● PROBLEM TO SOLVE: Please report how many lines in the following material hold the string "rounded", giving only the number.

+---+

This is an optimization exercise on Yosys and OpenROAD, whose aim is small area, a short achievable clock period and few clock cycles, not a production implementation. Only simulation tests tie the RTL to the original design; equivalence was not proved.

===== design/flow/config.mk =====
export PLATFORM = sky130hd
export DESIGN_NAME = omd_fpu
export DESIGN_NICKNAME = omd_fpu
export VERILOG_FILES = /design/flow/design.v
export SDC_FILE = /design/flow/constraint.sdc
export NUM_CORES = 4
export LEC_CHECK = 0
export ABC_AREA = 1
export CAP_MARGIN = 20
export CORE_MARGIN = 2
export CORE_UTILIZATION = 35
export PLACE_DENSITY = 0.5
export SLEW_MARGIN = 20

===== design/flow/constraint.sdc =====
create_clock -name core_clock -period 27.0 [get_ports {clk}]
set_input_delay 5.4000 -clock core_clock [delete_from_list [all_inputs] [get_ports {clk}]]
set_output_delay 5.4000 -clock core_clock [all_outputs]
set_load 0.01 [all_outputs]

===== design/flow/design.v =====
module omd_round (
    input  wire               sign,
    input  wire signed [13:0] bexp,
    input  wire        [54:0] sig,
    output wire        [63:0] result
);
    wire        norm  = (bexp >= 14'sd1);
    wire [13:0] rsh_f = 14'd1 - bexp;
    wire [5:0]  rsh   = norm ? 6'd0 : ((|rsh_f[13:6]) ? 6'd63 : rsh_f[5:0]);
    wire [54:0] sh    = sig >> rsh;
    wire [54:0] lmask = ~({55{1'b1}} << rsh);
    wire        stk   = sh[0] | (|(sig & lmask));
    wire [10:0] efield = norm ? bexp[10:0] : 11'd0;
    wire [62:0] pk     = {efield, sh[53:2]};
    wire        inc    = sh[1] & (stk | sh[2]);
    wire [62:0] rounded = pk + {62'd0, inc};
    wire ovf = (bexp >= 14'sd2047);
    assign result = ovf ? {sign, 11'h7ff, 52'd0} : {sign, rounded};
endmodule
module omd_fpu (
    input  wire        clk,
    input  wire        rst,
    input  wire        in_valid,
    output wire        in_ready,
    input  wire [1:0]  op,
    input  wire [63:0] a,
    input  wire [63:0] b,
    output reg         out_valid,
    output reg  [63:0] result
);
    localparam [63:0] QNAN = 64'h7ff8_0000_0000_0000;
    localparam integer DNS  = 4;
    localparam integer DNIT = 14;
    localparam integer DQW  = DNS * DNIT;
    localparam integer DG   = DQW;
    reg               in_ready_r;
    reg               s0_v;
    reg  [1:0]        s0_op;
    reg  [63:0]       a_r, b_r;
    reg  signed [7:0] eadj;        
    reg               div_run;
    reg  [4:0]        div_cnt;
    reg  [56:0]       dwc;         
    reg  [DQW-1:0]    dqq, dqm;    
    reg  [DNS-1:0]    dgp, dgn;    
    reg  [1:0]        div_spec;
    reg               div_sign;
    reg  [13:0]       div_e;
    assign in_ready = in_ready_r;
    wire        sa = a_r[63];
    wire        sb = b_r[63] ^ (s0_op == 2'd1);
    wire [10:0] ea = a_r[62:52];
    wire [10:0] eb = b_r[62:52];
    wire [51:0] fa = a_r[51:0];
    wire [51:0] fb = b_r[51:0];
    wire a_ez = (ea == 11'd0), b_ez = (eb == 11'd0);
    wire a_em = (ea == 11'h7ff), b_em = (eb == 11'h7ff);
    wire a_fz = (fa == 52'd0), b_fz = (fb == 52'd0);
    wire a_nan = a_em & ~a_fz, b_nan = b_em & ~b_fz;
    wire a_inf = a_em & a_fz,  b_inf = b_em & b_fz;
    wire a_zero = a_ez & a_fz, b_zero = b_ez & b_fz;
    wire a_sub = a_ez & ~a_fz, b_sub = b_ez & ~b_fz;
    reg s1_v, s1_mul, s2_v, s2_mul;
    wire s1_mulq = s1_v & s1_mul;
    wire s2_mulq = s2_v & s2_mul;
    wire s0_is_add = ~s0_op[1];
    wire s0_is_mul = (s0_op == 2'd2);
    wire s0_is_div = (s0_op == 2'd3);
    wire any_sub   = a_sub | b_sub;
    wire norm_now  = s0_v & s0_op[1] & ~div_run & any_sub;
    wire mul_go    = s0_v & s0_is_mul & ~any_sub & ~s1_mulq & ~s2_mulq;
    wire s0_go     = (s0_v & s0_is_add) | mul_go;
    wire div_start = s0_v & s0_is_div & ~div_run & ~any_sub;
    wire div_fin   = div_run & (div_cnt == DNIT);
    wire div_iter  = div_start | (div_run & ~div_fin);
    wire s0_free   = ~s0_v | s0_go | div_fin;
    wire in_a_sub = (a[62:52] == 11'd0);
    wire in_b_sub = (b[62:52] == 11'd0);
    wire accept   = in_valid & in_ready_r;
    wire rdy_acc  = ~op[1] | (~op[0] & ~in_a_sub & ~in_b_sub & ~mul_go & ~s1_mulq);
    wire rdy_hold = s0_is_mul ? (~any_sub & ~s1_mulq) : (div_run & (div_cnt == DNIT - 1));
    wire rdy_next = accept ? rdy_acc : (s0_free ? 1'b1 : rdy_hold);
    wire [56:0] dD = {3'b000, 1'b1, fb, 1'b0};
    wire [56:0] ws [0:DNS];
    wire [56:0] wc [0:DNS];
    wire [DNS-1:0] qp, qn;
    wire [DNS-1:0] qpos, qneg;
    assign ws[0] = {div_run ? a_r[56:52] : 5'b00001, fa};
    assign wc[0] = dwc;
    genvar k, m;
    generate
        for (k = 0; k < DNS; k = k + 1) begin : srt
            wire pos, neg;
            if (k == 0) begin : dir
                wire [3:0] yh = ws[0][55:52] + wc[0][55:52];
                assign pos = ~yh[3];
                assign neg = yh[3] & ~(yh == 4'b1111);
            end else begin : spec
                wire [2:0] cp, cn;
                for (m = 0; m < 3; m = m + 1) begin : cand
                    wire [4:0] tq = (m == 0) ? ~dD[55:51] : (m == 2) ? dD[55:51] : 5'd0;
                    wire [3:0] sq = ws[k-1][54:51] ^ wc[k-1][54:51] ^ tq[4:1];
                    wire [3:0] cq = (ws[k-1][53:50] & wc[k-1][53:50]) | (ws[k-1][53:50] & tq[3:0])
                                  | (wc[k-1][53:50] & tq[3:0]);
                    wire [3:0] yq = sq + cq;
                    assign cp[m] = ~yq[3];
                    assign cn[m] = yq[3] & ~(yq == 4'b1111);
                end
                assign pos = qpos[k-1] ? cp[0] : (qneg[k-1] ? cp[2] : cp[1]);
                assign neg = qpos[k-1] ? cn[0] : (qneg[k-1] ? cn[2] : cn[1]);
            end
            assign qpos[k] = pos;
            assign qneg[k] = neg;
            wire [56:0] s2  = {ws[k][55:0], 1'b0};
            wire [56:0] c2  = {wc[k][55:0], 1'b0};
            wire [56:0] t   = pos ? ~dD : (neg ? dD : 57'd0);
            wire [56:0] cy  = (s2 & c2) | (s2 & t) | (c2 & t);
            assign ws[k+1] = s2 ^ c2 ^ t;
            assign wc[k+1] = {cy[55:0], pos};
            assign qp[DNS-1-k] = pos;
            assign qn[DNS-1-k] = neg;
        end
    endgenerate
    wire [56:0] wrs   = a_r[56:0];
    wire [56:0] wrc   = dwc;
    wire [56:0] wsum  = wrs + wrc;
    wire        wneg  = wsum[56];
    wire        wz0   = (wsum == 57'd0);
    wire        wz1   = ((wsum ^ dD) == {(wsum[55:0] | dD[55:0]), 1'b0});
    wire [DNS+1:0] dval = {2'b00, dgp} - {2'b00, dgn};     
    wire [DNS+1:0] dvm1 = dval - {{(DNS+1){1'b0}}, 1'b1};   
    wire [DQW-1:0] dq_nx = dval[DNS+1] ? {dqm[DQW-1-DNS:0], dval[DNS-1:0]}
                                       : {dqq[DQW-1-DNS:0], dval[DNS-1:0]};
    wire [DQW-1:0] dm_nx = dvm1[DNS+1] ? {dqm[DQW-1-DNS:0], dvm1[DNS-1:0]}
                                       : {dqq[DQW-1-DNS:0], dvm1[DNS-1:0]};
    wire [DG-1:0]  qfull = wneg ? dm_nx : dq_nx;
    wire           rem_nz = wneg ? ~wz1 : ~wz0;
    wire [55:0]    quo_fin;
    wire           div_stk;
    generate
        if (DG == 55) begin : q55
            assign quo_fin = {qfull, 1'b0};
            assign div_stk = rem_nz;
        end else if (DG == 56) begin : q56
            assign quo_fin = qfull;
            assign div_stk = rem_nz;
        end else begin : q57
            assign quo_fin = qfull[56:1];
            assign div_stk = rem_nz | qfull[0];
        end
    endgenerate
    reg [63:0] a_nx, b_nx;
    always @* begin
        a_nx = a_r;
        b_nx = b_r;
        if (in_ready_r) begin
            a_nx = a;
            b_nx = b;
        end else if (norm_now) begin
            if (a_sub) begin
                a_nx[51:0] = {fa[50:0], 1'b0};
                if (fa[51]) a_nx[62:52] = 11'd1;
            end else begin
                b_nx[51:0] = {fb[50:0], 1'b0};
                if (fb[51]) b_nx[62:52] = 11'd1;
            end
        end else if (div_iter) begin
            a_nx[56:0] = ws[DNS];
        end
    end
    always @(posedge clk) begin
        if (rst) begin
            in_ready_r <= 1'b1;
            s0_v       <= 1'b0;
            div_run    <= 1'b0;
        end else begin
            in_ready_r <= rdy_next;
            if (in_ready_r)
                s0_v <= in_valid;
            else if (s0_free)
                s0_v <= 1'b0;
            if (div_fin)
                div_run <= 1'b0;
            else if (div_start)
                div_run <= 1'b1;
        end
        a_r <= a_nx;
        b_r <= b_nx;
        if (in_ready_r) begin
            s0_op <= op;
            eadj  <= 8'sd0;
        end else if (norm_now) begin
            if (a_sub)
                eadj <= eadj - 8'sd1;
            else
                eadj <= s0_is_mul ? eadj - 8'sd1 : eadj + 8'sd1;
        end
        dwc <= div_iter ? wc[DNS] : 57'd0;
        if (div_iter) begin
            dgp     <= qp;
            dgn     <= qn;
            dqq     <= div_run ? dq_nx : {DQW{1'b0}};
            dqm     <= div_run ? dm_nx : {DQW{1'b1}};
            div_cnt <= div_run ? div_cnt + 5'd1 : 5'd1;
        end
        if (div_start) begin
            if (a_nan | b_nan | (a_zero & b_zero) | (a_inf & b_inf))
                div_spec <= 2'd1;
            else if (a_inf | b_zero)
                div_spec <= 2'd2;
            else if (a_zero | b_inf)
                div_spec <= 2'd3;
            else
                div_spec <= 2'd0;
            div_sign <= a_r[63] ^ b_r[63];
            div_e    <= {3'b000, ea} - {3'b000, eb} + {{6{eadj[7]}}, eadj} + 14'd1022;
        end
    end
    reg  [51:0] ma_r;       
    reg  [17:0] mbh_r;      
    reg         y35_r;      
    reg  [54:0] macc_r;
    reg         mstk;
    wire        arr_busy_nx = mul_go | s1_mulq;
    wire [52:0] mx  = {1'b1, ma_r};
    wire [18:0] nmy = mul_go  ? {fb[35:17]} :
                      s1_mulq ? {mbh_r, y35_r} : {b_nx[17:0], 1'b0};
    wire [54:0] accrow = {~macc_r[54], macc_r[53:0]};
    localparam [72:0] BOOTH_K = -((73'd1 << 54) + (73'd1 << 54) + (73'd1 << 56) + (73'd1 << 58)
                                 + (73'd1 << 60) + (73'd1 << 62) + (73'd1 << 64) + (73'd1 << 66)
                                 + (73'd1 << 68) + (73'd1 << 70));
    wire [72:0] brow [0:8];
    wire [16:0] negrow;
    genvar i;
    generate
        for (i = 0; i < 9; i = i + 1) begin : booth
            wire [2:0]  nb3  = nmy[2*i+2:2*i];
            reg         neg, one, two;    
            always @(posedge clk) begin
                neg <= nb3[2];
                one <= nb3[1] ^ nb3[0];
                two <= (nb3 == 3'b100) | (nb3 == 3'b011);
            end
            wire [53:0] mag  = one ? {1'b0, mx} : (two ? {mx, 1'b0} : 54'd0);
            wire [53:0] ppx  = mag ^ {54{neg}};
            assign brow[i] = {{(18-2*i){1'b0}}, ~neg, ppx, {(2*i){1'b0}}};
            if (i < 8) begin : nb
                assign negrow[2*i]   = neg;
                assign negrow[2*i+1] = 1'b0;
            end else begin : nl
                assign negrow[16] = neg;
            end
        end
    endgenerate
    wire [72:0] prod = {18'd0, accrow} + brow[0] + brow[1] + brow[2] + brow[3] + brow[4]
                     + brow[5] + brow[6] + brow[7] + brow[8] + {56'd0, negrow} + BOOTH_K;
    always @(posedge clk) begin
        if (arr_busy_nx) begin
            macc_r <= prod[72:18];
            mstk   <= mstk | (|prod[17:0]);
        end else begin
            macc_r <= 55'd0;
            mstk   <= 1'b0;
        end
        if (mul_go) begin
            mbh_r <= {2'b01, fb[51:36]};
            y35_r <= fb[35];
        end
        if (!arr_busy_nx) begin
            if (in_ready_r)
                ma_r <= a[51:0];
            else if (norm_now & a_sub)
                ma_r <= {fa[50:0], 1'b0};
            else
                ma_r <= fa;
        end
    end
    wire        swap = (b_r[62:0] > a_r[62:0]);
    wire [10:0] xa = a_ez ? 11'd1 : ea;
    wire [10:0] xb = b_ez ? 11'd1 : eb;
    wire [10:0] dab = xa - xb;
    wire [10:0] dba = xb - xa;
    wire [10:0] diff = swap ? dba : dab;
    wire [5:0]  dsh  = ((|diff[10:6]) || (diff[5:0] > 6'd60)) ? 6'd60 : diff[5:0];
    wire [52:0] ma = {~a_ez, fa};
    wire [52:0] mb = {~b_ez, fb};
    wire [52:0] msml = swap ? ma : mb;
    wire [54:0] al_in = {msml, 2'b00};
    wire [54:0] al_lm = ~({55{1'b1}} << dsh);
    wire        al_st = |(al_in & al_lm);
    wire [54:0] al_c  = al_in >> {dsh[5:3], 3'b000};
    reg         add_nan, add_inf, add_zero, add_ssgn;
    always @* begin
        add_nan  = a_nan | b_nan | (a_inf & b_inf & (sa ^ sb));
        add_inf  = a_inf | b_inf;
        add_zero = a_zero & b_zero;
        add_ssgn = add_inf ? (a_inf ? sa : sb) : (sa & sb);
    end
    wire [1:0] add_spec = add_nan ? 2'd1 : add_inf ? 2'd2 : add_zero ? 2'd3 : 2'd0;
    wire       add_sign = (add_spec != 2'd0) ? add_ssgn : (swap ? sb : sa);
    wire [1:0] mul_spec = (a_nan | b_nan | (a_inf & b_zero) | (a_zero & b_inf)) ? 2'd1 :
                          (a_inf | b_inf) ? 2'd2 :
                          (a_zero | b_zero) ? 2'd3 : 2'd0;
    wire [13:0] mul_e = {3'b000, xa} + {3'b000, xb} + {{6{eadj[7]}}, eadj} - 14'd1023;
    reg  [1:0]  s1_spec;
    reg         s1_sign, s1_esub, s1_st;
    reg  [13:0] s1_e;
    reg  [2:0]  s1_dlo;
    reg  [52:0] s1_mbig;
    reg  [54:0] s1_msh;
    always @(posedge clk) begin
        if (rst) s1_v <= 1'b0;
        else     s1_v <= s0_go;
        s1_mul  <= s0_is_mul;
        s1_spec <= s0_is_mul ? mul_spec : add_spec;
        s1_sign <= s0_is_mul ? (a_r[63] ^ b_r[63]) : add_sign;
        s1_e    <= s0_is_mul ? mul_e : {3'b000, swap ? xb : xa};
        s1_esub <= sa ^ sb;
        s1_dlo  <= dsh[2:0];
        s1_st   <= al_st;
        s1_mbig <= swap ? mb : ma;
        s1_msh  <= al_c;
    end
    wire [54:0] al_sh = s1_msh >> s1_dlo;
    wire [56:0] opa   = {1'b0, s1_mbig, 3'b000};
    wire [56:0] opb   = {1'b0, al_sh, s1_st};
    wire [56:0] sum   = s1_esub ? (opa - opb) : (opa + opb);
    reg  [1:0]  s2_spec;
    reg         s2_sign;
    reg  [13:0] s2_e;
    reg  [56:0] s2_sum;
    always @(posedge clk) begin
        if (rst) s2_v <= 1'b0;
        else     s2_v <= s1_v;
        s2_mul  <= s1_mul;
        s2_spec <= s1_spec;
        s2_sign <= s1_sign;
        s2_e    <= s1_e;
        s2_sum  <= sum;
    end
    wire [63:0] nv = {s2_sum, 7'd0};
    wire [7:0]  bnz;
    wire [2:0]  blz [0:7];
    generate
        for (i = 0; i < 8; i = i + 1) begin : lzb
            wire [7:0] by = nv[8*i+7:8*i];
            assign bnz[i] = |by;
            assign blz[i] = by[7] ? 3'd0 : by[6] ? 3'd1 : by[5] ? 3'd2 : by[4] ? 3'd3 :
                            by[3] ? 3'd4 : by[2] ? 3'd5 : by[1] ? 3'd6 : 3'd7;
        end
    endgenerate
    wire [2:0] bsel = bnz[7] ? 3'd7 : bnz[6] ? 3'd6 : bnz[5] ? 3'd5 : bnz[4] ? 3'd4 :
                      bnz[3] ? 3'd3 : bnz[2] ? 3'd2 : bnz[1] ? 3'd1 : 3'd0;
    wire [5:0]  lz   = {~bsel, blz[bsel]};
    wire [63:0] nrm  = nv << lz;
    wire [54:0] add_sig = {nrm[63:10], |nrm[9:7]};
    wire        sum_zero = ~(|bnz);
    reg         s3_v;
    reg  [1:0]  s3_spec;
    reg         s3_sign;
    reg  [13:0] s3_e;
    reg  [69:0] s3_f;
    reg         s3_stk;
    always @(posedge clk) begin
        if (rst) s3_v <= 1'b0;
        else     s3_v <= s2_v | div_fin;
        if (div_fin) begin
            s3_spec <= div_spec;
            s3_sign <= div_sign;
            s3_e    <= div_e;
            s3_f    <= {quo_fin, 14'd0};
            s3_stk  <= div_stk;
        end else if (s2_mul) begin
            s3_spec <= s2_spec;
            s3_sign <= s2_sign;
            s3_e    <= s2_e;
            s3_f    <= prod[69:0];
            s3_stk  <= mstk;
        end else begin
            s3_spec <= (s2_spec == 2'd0 && sum_zero) ? 2'd3 : s2_spec;
            s3_sign <= (s2_spec == 2'd0 && sum_zero) ? 1'b0 : s2_sign;
            s3_e    <= s2_e - {8'd0, lz};
            s3_f    <= {add_sig, 15'd0};
            s3_stk  <= 1'b0;
        end
    end
    wire        hi   = s3_f[69];
    wire [54:0] rsig = hi ? {s3_f[69:16], (|s3_f[15:0]) | s3_stk}
                          : {s3_f[68:15], (|s3_f[14:0]) | s3_stk};
    wire [13:0] rexp = s3_e + {13'd0, hi};
    wire [63:0] rounded;
    omd_round u_round (
        .sign  (s3_sign),
        .bexp  (rexp),
        .sig   (rsig),
        .result(rounded)
    );
    always @(posedge clk) begin
        if (rst) out_valid <= 1'b0;
        else     out_valid <= s3_v;
        case (s3_spec)
            2'd1:    result <= QNAN;
            2'd2:    result <= {s3_sign, 11'h7ff, 52'd0};
            2'd3:    result <= {s3_sign, 63'd0};
            default: result <= rounded;
        endcase
    end
endmodule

+---+

● OUTPUT OF THE EXERCISE: 5